- Born: December 21, 1953 Red Bank, New Jersey, U.S.
- Died: November 20, 2013 (aged 59) Santa Fe, New Mexico, U.S.
- Occupation: Actor
- Years active: 1979–2012

= Dan Gerrity =

American film, stage and television actor

Dan Gerrity (December 21, 1953 – November 20, 2013) was an American film, stage and television actor.

== Life and career ==
Gerrity was born in Red Bank, New Jersey, the son of Rita Gerrity. He was raised in Highlands, New Jersey. He moved to Los Angeles, California in the 1970s, and performed on stage, playing roles at the Odyssey Theater, the Tiffany Theater and the Mark Taper Forum. He began his screen career in 1979, appearing in the ABC sitcom television series Operation Petticoat. In 1984, he appeared in the films Annie's Coming Out and Crimes of Passion.

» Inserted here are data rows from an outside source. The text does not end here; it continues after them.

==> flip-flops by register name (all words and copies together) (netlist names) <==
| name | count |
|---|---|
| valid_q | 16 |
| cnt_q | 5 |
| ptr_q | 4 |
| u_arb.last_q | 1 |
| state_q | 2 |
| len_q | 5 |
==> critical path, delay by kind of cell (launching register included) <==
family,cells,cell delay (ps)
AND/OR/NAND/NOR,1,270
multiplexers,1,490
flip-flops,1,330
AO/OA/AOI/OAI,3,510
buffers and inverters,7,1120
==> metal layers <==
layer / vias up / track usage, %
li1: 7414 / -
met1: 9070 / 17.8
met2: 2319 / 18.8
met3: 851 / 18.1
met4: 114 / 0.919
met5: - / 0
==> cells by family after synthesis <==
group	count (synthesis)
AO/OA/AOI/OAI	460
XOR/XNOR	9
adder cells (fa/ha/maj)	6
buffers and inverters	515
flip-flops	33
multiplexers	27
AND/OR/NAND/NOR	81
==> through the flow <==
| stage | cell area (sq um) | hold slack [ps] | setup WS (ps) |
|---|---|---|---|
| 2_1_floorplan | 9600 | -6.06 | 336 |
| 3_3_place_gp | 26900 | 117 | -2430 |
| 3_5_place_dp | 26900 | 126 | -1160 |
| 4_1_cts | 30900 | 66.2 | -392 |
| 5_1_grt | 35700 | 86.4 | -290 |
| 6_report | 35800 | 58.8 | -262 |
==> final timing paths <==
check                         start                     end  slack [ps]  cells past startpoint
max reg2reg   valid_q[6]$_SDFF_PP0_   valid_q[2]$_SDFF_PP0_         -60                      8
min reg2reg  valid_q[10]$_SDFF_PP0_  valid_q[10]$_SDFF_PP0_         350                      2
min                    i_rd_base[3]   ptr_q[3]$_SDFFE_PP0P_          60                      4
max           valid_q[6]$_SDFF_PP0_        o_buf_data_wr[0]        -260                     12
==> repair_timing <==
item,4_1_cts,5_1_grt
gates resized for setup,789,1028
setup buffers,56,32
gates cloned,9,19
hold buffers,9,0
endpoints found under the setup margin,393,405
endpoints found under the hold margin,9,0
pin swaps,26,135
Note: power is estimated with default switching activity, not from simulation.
## src/rtl/pipe_controller.sv

```systemverilog
// pipe_controller: step/stall sequencer for the fetch->execute->memory pipe with retire/stall statistics.
// Optional debug halt/single-step support is enabled by defining PIPE_CONTROLLER_DEBUG_EN.
module pipe_controller #(
  parameter int STALL_COUNT_WIDTH = 32
) (
  input  logic                         clk,
  input  logic                         rst,
  input  logic                         enable,
  input  logic                         fetchReady,
  input  logic                         executeBusy,
  input  logic                         memoryBusy,
  input  logic                         hazard,
  input  logic                         jumpTaken,
`ifdef PIPE_CONTROLLER_DEBUG_EN
  input  logic                         debugHalt,
  input  logic                         debugStep,
  output logic                         halted,
`endif
  output logic                         fetchRequest,
  output logic                         fetchStep,
  output logic                         fetchStall,
  output logic                         executeStep,
  output logic                         executeStall,
  output logic                         memoryStep,
  output logic                         memoryStall,
  output logic                         retired,
  output logic [STALL_COUNT_WIDTH-1:0] stallCycles
);
  typedef enum logic [1:0] {
    IDLE,
`ifdef PIPE_CONTROLLER_DEBUG_EN
    HALT,
`endif
    RUN
  } state_t;
  state_t state, state_n;
  logic v0, v1, v2, active, freeze, bubble, flush;
`ifdef PIPE_CONTROLLER_DEBUG_EN
  logic step_q;
  // a halted pipe evaluates exactly one normal cycle on each rising edge of debugStep
  assign active = state == RUN || (state == HALT && debugStep && !step_q);
  always_comb
    state_n = state == IDLE ? (enable ? RUN : IDLE) :
              state == RUN  ? (!enable ? IDLE : debugHalt ? HALT : RUN) :
                              (debugHalt ? HALT : enable ? RUN : IDLE);
`else
  assign active = state == RUN;
  always_comb state_n = enable ? RUN : IDLE;
`endif
  always_comb begin
    freeze       = active && v2 && memoryBusy;
    bubble       = active && !freeze && v1 && (hazard || executeBusy);
    flush        = active && !freeze && !bubble && v1 && jumpTaken;
    fetchRequest = active && !freeze && !bubble && !flush;
    memoryStep   = active && !freeze;
    executeStep  = fetchRequest || flush;
    fetchStep    = fetchRequest || flush;
    memoryStall  = !((fetchRequest && v1) || flush);
    executeStall = !(fetchRequest && v0);
    fetchStall   = !(fetchRequest && fetchReady);
  end
  always_ff @(posedge clk or negedge rst) begin
    if (!rst) begin
      state       <= IDLE;
      v0          <= 1'b0;
      v1          <= 1'b0;
      v2          <= 1'b0;
      retired     <= 1'b0;
      stallCycles <= '0;
`ifdef PIPE_CONTROLLER_DEBUG_EN
      halted      <= 1'b0;
      step_q      <= 1'b0;
`endif
    end else begin
      state <= state_n;
      if (fetchStep) v0 <= !fetchStall;
      if (executeStep) v1 <= !executeStall;
      if (memoryStep) v2 <= !memoryStall;
      retired <= memoryStep && v2;
      if ((freeze || bubble) && !(&stallCycles)) stallCycles <= stallCycles + STALL_COUNT_WIDTH'(1);
`ifdef PIPE_CONTROLLER_DEBUG_EN
      halted <= state_n == HALT;
      step_q <= debugStep;
`endif
    end
  end
endmodule

```

## config.mk

```make
export PLATFORM = sky130hd
export DESIGN_NAME = pipe_controller
export DESIGN_NICKNAME = d
export VERILOG_FILES = /design/src/rtl/pipe_controller.sv
export SDC_FILE = /design/constraint.sdc
export NUM_CORES = 1
export LEC_CHECK = 0
export ABC_AREA = 1
export CORE_MARGIN = 2
export CORE_UTILIZATION = 48
export CTS_BUF_LIST = sky130_fd_sc_hd__clkbuf_2
export DETAILED_ROUTE_END_ITERATION = 6
export GPL_TIMING_DRIVEN = 0
export PLACE_DENSITY = 0.77
export SYNTH_ARGS = -nofsm -noshare
export SYNTH_HDL_FRONTEND = slang
export SYNTH_SLANG_ARGS = --single-unit
```

## constraint.sdc

```tcl
create_clock -name clk -period 2 [get_ports clk]
set_input_delay 0.6 -clock clk [delete_from_list [all_inputs] [get_ports clk]]
set_output_delay 0.6 -clock clk [all_outputs]
set_load 0.03 [all_outputs]
```

==> impl_metrics.ini <==
[outcome]
status = finished with violations
violations = negative setup slack

[floorplan]
initial_core_util = 0.507
ios = 48
dieArea_um2 = 5640
row_count = 25
die_x_um = 75.1
core_area_um2 = 4790
die_h_um = 75.1

[power]
leakagePower_nw = 1.72
combPwrFrac = 0.452
p_sw_frac = 0.405
switchingPower_uw = 960
p_per_area_nw_per_um2 = 712
seq_power_share = 0.391
ir_worst_vdd_mv = 0.763
power_mw = 2.37
internal_power_mw = 1.41
clkPwrFrac = 0.156

[worst_setup_path]
cp.buffers_inverters = 2
crit_fanout = 3
startpoint_type = flip-flop
slowest_delay_ns = 0.48
r2r_slack_ns = -0.16
worstPathRequired_ns = 1.40
slowest_stage = dfrtp_1
cp_top_family = flip-flops
path_class = reg -> out
endpoint_kind = output port
worstPathCellList = nand3_2 > nand2_2 > a21oi_4 > o21ai_2 > inv_2 > nand2_4 > buf_6
arrival_ns = 1.68

[cells_and_area]
fin_nets = 466
utilization = 0.695
diodes = 0
instances_no_fill = 525
fin_area_um2 = 3330
drive_gt1_frac = 0.159
syn_to_final_growth_pct = 37.3

[timing]
slew_headroom = 0.447
final-setup-viol-count = 38
worst_pin_slew_ns = 0.829
rsz0062_at_grt = yes
hold_slack_ns = 0.222
maxSlewViolCount = 0
tns_ns = -5.02
fmax_mhz = 439
period_share = 1.14
fin_worst_skew_ns = 0.0392
period_minus_slack_ns = 2.28
worst_slack_ns = -0.276
hold_violations = 0

[clock_tree]
numCtsBuffers = 5
clock_sinks = 37
hold_buffers = 0
clock_tree.buffer_depth = 2
cts-root-buf = clkbuf_2
path_clk_slew_ns = 0.23
cts_tree = done
htree_levels = 2
clkLatencyLatePin_ns = 0.43

[synth]
netlist_area_um2 = 2420
yosysSeqAreaShare = 0.382
yosysWarnings = 0
avgSynthCellArea_um2 = 6.38
syn_inst = 380
synth_cell_types = 21
synth_nets = 389
ys_ff_latch = 37

[worst_hold_path]
min_path_type = in -> async

[routing]
drt_iter0_markers = 174
totalWireLength_mm = 6.89
routed_via_density = 5.00
ant_nets = 0
drc_errors = 0
via_count = 2626
routedWlPerCell_um = 13.1
dr.pass1.iters = 5

[global_routing]
overflow = 0
grt_pass1_vias = 2270
antenna_found_initial = 0
grt_usage = 0.252
grt_pass1_wl_mm = 10.6
grt_max_degree = 38

[placement]
place_inst = 494
dp_hpwl_mm = 4.77
routabilityCongestion = 0.901
io_buffers = 47
dpl_cell_area_um2 = 3000
dp_slack_ns = -0.983

[job]
max_cap_violations = 0
## final cells by class
cell class,count,area (um2)
repair buffers,70,662
well taps,67,83.8
plain buffers,5,80.1
multi-input cells,303,1380
inverters,34,140
flip-flops and latches,37,927
fillers,422,1460
clock inverters,2,15.0
clock buffers,6,30.0
repair inverters,1,8.76
## what timing repair did
item                       CTS  global route
buffers inserted            11             9
cloned                       0             5
pin swaps                    5             3
resized for setup           94            37
setup endpoints to repair   40            54
hold endpoints to repair     0             0
## metal layers
metal	GRT usage	vias up	share of wire
met5	0	-	0
met4	0.0873	0	0.029
met3	0.0469	17	0.061
met2	0.420	100	0.48
met1	0.327	1201	0.42
li1	-	1308	-
## cell usage after synthesis
| cell | number | area [um2] |
|---|---|---|
| inv_4 | 1 | 6.26 |
| nor2_4 | 1 | 11.3 |
| nand2_1 | 195 | 732 |
| nand2_4 | 3 | 33.8 |
| o21ai_0 | 5 | 25.0 |
| inv_1 | 33 | 124 |
| buf_4 | 3 | 22.5 |
| nand4_1 | 4 | 25.0 |
| dfrtp_1 | 37 | 926 |
| a21oi_1 | 2 | 10.0 |
| nor2_8 | 1 | 20.0 |
| o21ai_1 | 2 | 10.0 |
| xnor2_1 | 6 | 52.6 |
| nand3_1 | 21 | 105 |
| nor2_2 | 1 | 6.26 |
| ha_1 | 1 | 12.5 |
| xor2_1 | 6 | 52.6 |
| nor2_1 | 51 | 191 |
| buf_6 | 3 | 33.8 |
| nand2_2 | 3 | 18.8 |
| or2_2 | 1 | 6.26 |
## cell families (layout without fill, tap and decap cells)
family          Yosys count  in the layout  share of synthesized area
compound gates            9              9                     0.0186
xor+xnor                 12             12                     0.0433
fa+ha+maj                 1              1                    0.00516
buf+inv                  40            118                     0.0769
flops                    37             37                      0.382
simple gates            281            281                      0.474
## worst paths after layout
kind | startpoint | to | cells after the start
max | state[0]$_DFF_PN0_ | executeStall | 7
max in group asynchronous | rst | stallCycles[0]$_DFFE_PN0P_ | 1
min in group clk | enable | state[0]$_DFF_PN0_ | 1
min reg2reg | stallCycles[1]$_DFFE_PN0P_ | stallCycles[1]$_DFFE_PN0P_ | 2
min | rst | stallCycles[4]$_DFFE_PN0P_ | 1
max reg2reg | state[0]$_DFF_PN0_ | stallCycles[13]$_DFFE_PN0P_ | 14
## registers in the layout (all words and copies together), names as in the netlist
signal / flops
state: 1
v0: 1
v2: 1
stallCycles: 32
v1: 1
retired: 1
## cell usage in the layout (no fill, tap or decap), types with 2 or more instances in the layout
cell type / synthesis / layout
buf_4: 3 / 18
buf_6: 3 / 8
buf_8: 0 / 4
clkbuf_16: 0 / 4
clkbuf_2: 0 / 13
clkdlybuf4s15_1: 0 / 10
clkdlybuf4s50_1: 0 / 3
clkinvlp_4: 0 / 2
dfrtp_1: 37 / 36
dlygate4sd2_1: 0 / 19
inv_1: 33 / 32
nand2_1: 195 / 191
nand2_2: 3 / 4
nand2_4: 3 / 4
nand2_8: 0 / 2
nand3_1: 21 / 20
nand4_1: 4 / 4
nor2_1: 51 / 51
o21ai_0: 5 / 4
o21ai_2: 0 / 2
xnor2_1: 6 / 6
xor2_1: 6 / 6
## power groups by stage
stage / logic, mW / clock network [mW] / registers, mW
2_1_floorplan: 0.405 / 0 / 0.995
3_3_place_gp: 0.744 / 0 / 0.928
3_5_place_dp: 0.753 / 0 / 0.931
4_1_cts: 0.819 / 0.377 / 0.918
5_1_grt: 1.14 / 0.406 / 0.936
6_report: 1.07 / 0.370 / 0.927
Power figures use the tool's default switching activity.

Later in his career, Gerrity guest-starred in television programs including Cheers (and its spin-off Frasier), The Adventures of Brisco County, Jr., Knots Landing, The West Wing, The King of Queens, Night Court, Head of the Class and Grounded for Life, and played the recurring role of Ed Mizerac in the ABC legal drama television series Murder One. He also appeared in films such as Jawbreaker and Swing Vote. During his screen career, he wrote the stage play Melody Jones: A Striptease in Two Acts, and worked as a news director at KSFR-FM.

Gerrity retired from acting in 2012, last appearing in the film The Company You Keep.

== Death ==
Gerrity died of a heart attack in Santa Fe, New Mexico on November 20, 2013, at the age of 59.